## WHAT IS EXPECTED
Calculate how many lines in the following records hold the word "expr", and report that number without comment.

## THE DATA
============================================================

$ cat flow/design.v
`timescale 1ns / 1ps
module ALU(
    input wire [31:0] A,
    input wire [31:0] B,
    input wire [3:0] ALU_SEL,
    output wire[31:0] ALU_OUT
    );
	assign ALU_OUT = (ALU_SEL == 4'b0000) ? A + B:
	                 (ALU_SEL == 4'b0001) ? A - B:
					 (ALU_SEL == 4'b0010) ? A & B:
					 (ALU_SEL == 4'b0011) ? A | B:
					 (ALU_SEL == 4'b0100) ? A ^ B:
					 (ALU_SEL == 4'b0101) ? (~(A | B)):
					 (ALU_SEL == 4'b0110) ? ($signed(A) < $signed(B)):
					 (ALU_SEL == 4'b0111) ? (A < B):
					 (ALU_SEL == 4'b1000) ? (A << B[4:0]):
					 (ALU_SEL == 4'b1001) ? (A >> B[4:0]):
					 (ALU_SEL == 4'b1010) ? $signed($signed(A) >>> B[4:0]):
					 0;
endmodule
$ cat flow/run.sh
#!/bin/bash
# OpenROAD 26Q1-2900-gdf79404cd8, Yosys 0.63+post, stock flow scripts
make -C /OpenROAD-flow-scripts/flow DESIGN_CONFIG=/design/flow/config.mk WORK_HOME=/design/flow/orfs finish
$ cat flow/config.mk
export PLATFORM = sky130hd
export DESIGN_NAME = ALU
export DESIGN_NICKNAME = ALU
export VERILOG_FILES = /design/flow/design.v
export SDC_FILE = /design/flow/constraint.sdc
export NUM_CORES = 4
export LEC_CHECK = 1
export CORE_UTILIZATION = 30
$ cat flow/constraint.sdc
current_design ALU

set clk_period 15.9
set clk_io_pct 0.2

create_clock -name clk0 -period $clk_period

set non_clock_inputs [all_inputs -no_clocks]
set_input_delay [expr $clk_period * $clk_io_pct] -clock clk0 $non_clock_inputs
set_output_delay [expr $clk_period * $clk_io_pct] -clock clk0 [all_outputs]
==> flow_results.xml <==
<?xml version="1.0" encoding="UTF-8"?>
<metrics>
  <group name="run_status">
    <metric name="run_status" unit="">finished clean</metric>
  </group>
  <group name="global_routing">
    <metric name="globalRouteTotalUtil" unit="">0.282</metric>
    <metric name="global_route_wire_length_before_repair" unit="um">65200</metric>
    <metric name="grt_max_degree" unit="">77</metric>
    <metric name="number_of_antenna_violations_at_the_first_check_in_global_routing" unit="">1</metric>
    <metric name="grt_remaining_overflow" unit="">0</metric>
    <metric name="via_count_of_the_first_global_routing_pass" unit="">10485</metric>
  </group>
  <group name="timing">
    <metric name="layout_min_cycle_time" unit="ns">10.92</metric>
    <metric name="timing.setup.tns" unit="ns">0</metric>
    <metric name="rsz0062_at_grt" unit="">no</metric>
    <metric name="min_period_over_period" unit="">0.687</metric>
    <metric name="timing.slew.headroom" unit="">0.300</metric>
    <metric name="clock.fmax" unit="MHz">91.6</metric>
    <metric name="maxSlewViolCount" unit="">0</metric>
    <metric name="finalHoldViolCount" unit="">0</metric>
    <metric name="hold_slack" unit="ns">7.51</metric>
    <metric name="tightestPinTransition" unit="ns">1.04</metric>
    <metric name="setup_viol" unit="">0</metric>
  </group>
  <group name="flow_run">
    <metric name="openroad.warnings" unit="">97</metric>
    <metric name="timing.max_cap.violations" unit="">0</metric>
  </group>
  <group name="routing">
    <metric name="initialDrtViolationCount" unit="">1322</metric>
    <metric name="detailed_route_drc_error_count" unit="">0</metric>
    <metric name="avgRoutedWirePerCell" unit="um">24.0</metric>
    <metric name="vias_per_cell" unit="">6.22</metric>
    <metric name="routed_wirelength" unit="um">43600</metric>
    <metric name="final_antenna_net_count" unit="">0</metric>
    <metric name="dr.pass1.iters" unit="">5</metric>
    <metric name="route.antenna.diode_count" unit="">0</metric>
    <metric name="route.vias.total" unit="">11277</metric>
  </group>
  <group name="final_layout">
    <metric name="layout.clock_buffers" unit="">0</metric>
    <metric name="layout.sequential_cells" unit="">0</metric>
    <metric name="layout_top_cell_excl_fill_tap" unit="">sky130_fd_sc_hd__nor2_1</metric>
    <metric name="layout.cells.most_common_list" unit="">sky130_fd_sc_hd__nor2_1 (183), sky130_fd_sc_hd__a21oi_1 (177), sky130_fd_sc_hd__o21ai_0 (118)</metric>
    <metric name="seqCellArea" unit="um^2">0</metric>
    <metric name="layout.filler_cells" unit="">3212</metric>
    <metric name="finish.utilization" unit="">0.345</metric>
    <metric name="syn2layout_area_growth" unit="%">13.2</metric>
    <metric name="drive_above_1_share" unit="">0.0653</metric>
    <metric name="finish.cell_count_without_fillers" unit="">1814</metric>
  </group>
  <group name="logic_synthesis">
    <metric name="top_cell_area_share" unit="">0.135</metric>
    <metric name="synth.yosys.chip_area" unit="um^2">9010</metric>
    <metric name="ys_sh_aoi" unit="">0.423</metric>
    <metric name="yosysCellCount" unit="">1410</metric>
    <metric name="syn_area_per_cell" unit="um^2">6.39</metric>
    <metric name="yosys.area_share.xor_xnor" unit="">0.00681</metric>
    <metric name="synth-seq-area-share" unit="">0</metric>
    <metric name="synthMuxAreaShare" unit="">0.131</metric>
    <metric name="largest_area_cell" unit="">sky130_fd_sc_hd__ha_1</metric>
    <metric name="post_synth_and_or_nand_nor_area_fraction" unit="">0.202</metric>
    <metric name="mappedNetlistArea" unit="um^2">9010</metric>
    <metric name="topCellsByArea" unit="">sky130_fd_sc_hd__ha_1 (13%), sky130_fd_sc_hd__a21oi_1 (9.8%), sky130_fd_sc_hd__nor2_1 (7.7%)</metric>
    <metric name="ys_types" unit="">85</metric>
    <metric name="ys_warn_count" unit="">0</metric>
    <metric name="synth-adder-area-share" unit="">0.139</metric>
    <metric name="post_synth_inst_count" unit="">1410</metric>
    <metric name="synth.comb.largest_family" unit="">AND-OR/OR-AND gates</metric>
  </group>
  <group name="place">
    <metric name="dp_hpwl" unit="um">33700</metric>
    <metric name="gp_congestion" unit="">1.02</metric>
    <metric name="place_inst" unit="">1814</metric>
    <metric name="io_buffer_count" unit="">100</metric>
  </group>
  <group name="critical_path">
    <metric name="worst_setup_path_start_kind" unit="">primary input</metric>
    <metric name="critical_path_arrival" unit="ns">7.74</metric>
    <metric name="criticalPathCategory" unit="">primary input to output pin</metric>
    <metric name="worstPathRequired" unit="ns">12.72</metric>
    <metric name="crit_path_end_kind" unit="">output pin</metric>
    <metric name="timing.critical_path.from" unit="">B[2]</metric>
    <metric name="timing.critical_path.fanout_max" unit="">57</metric>
  </group>
  <group name="clocking">
    <metric name="holdBufCountCts" unit="">0</metric>
    <metric name="post_cts_resized" unit="">0</metric>
    <metric name="cts.repair_timing.setup_buffer_count" unit="">0</metric>
  </group>
  <group name="power_and_ir_drop">
    <metric name="power.density" unit="nW/um^2">37.0</metric>
    <metric name="irDropWorstVdd" unit="uV">20.5</metric>
    <metric name="power.total" unit="mW">0.377</metric>
    <metric name="power.static_leakage" unit="nW">4.19</metric>
  </group>
  <group name="worst_hold_path">
    <metric name="worst_hold_path_type" unit="">primary input to output pin</metric>
    <metric name="startpoint_of_the_most_critical_hold_path" unit="">B[3]</metric>
  </group>
  <group name="floorplanning">
    <metric name="fp.coreArea" unit="um^2">29600</metric>
    <metric name="initial_utilization" unit="">0.305</metric>
    <metric name="design.die.area" unit="um^2">30700</metric>
    <metric name="floorplan.die.height" unit="um">175</metric>
    <metric name="ios" unit="">100</metric>
    <metric name="die-width" unit="um">175</metric>
    <metric name="placement_rows" unit="">63</metric>
  </group>
</metrics>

============================================================

## SOLUTION TO THE EXERCISE
2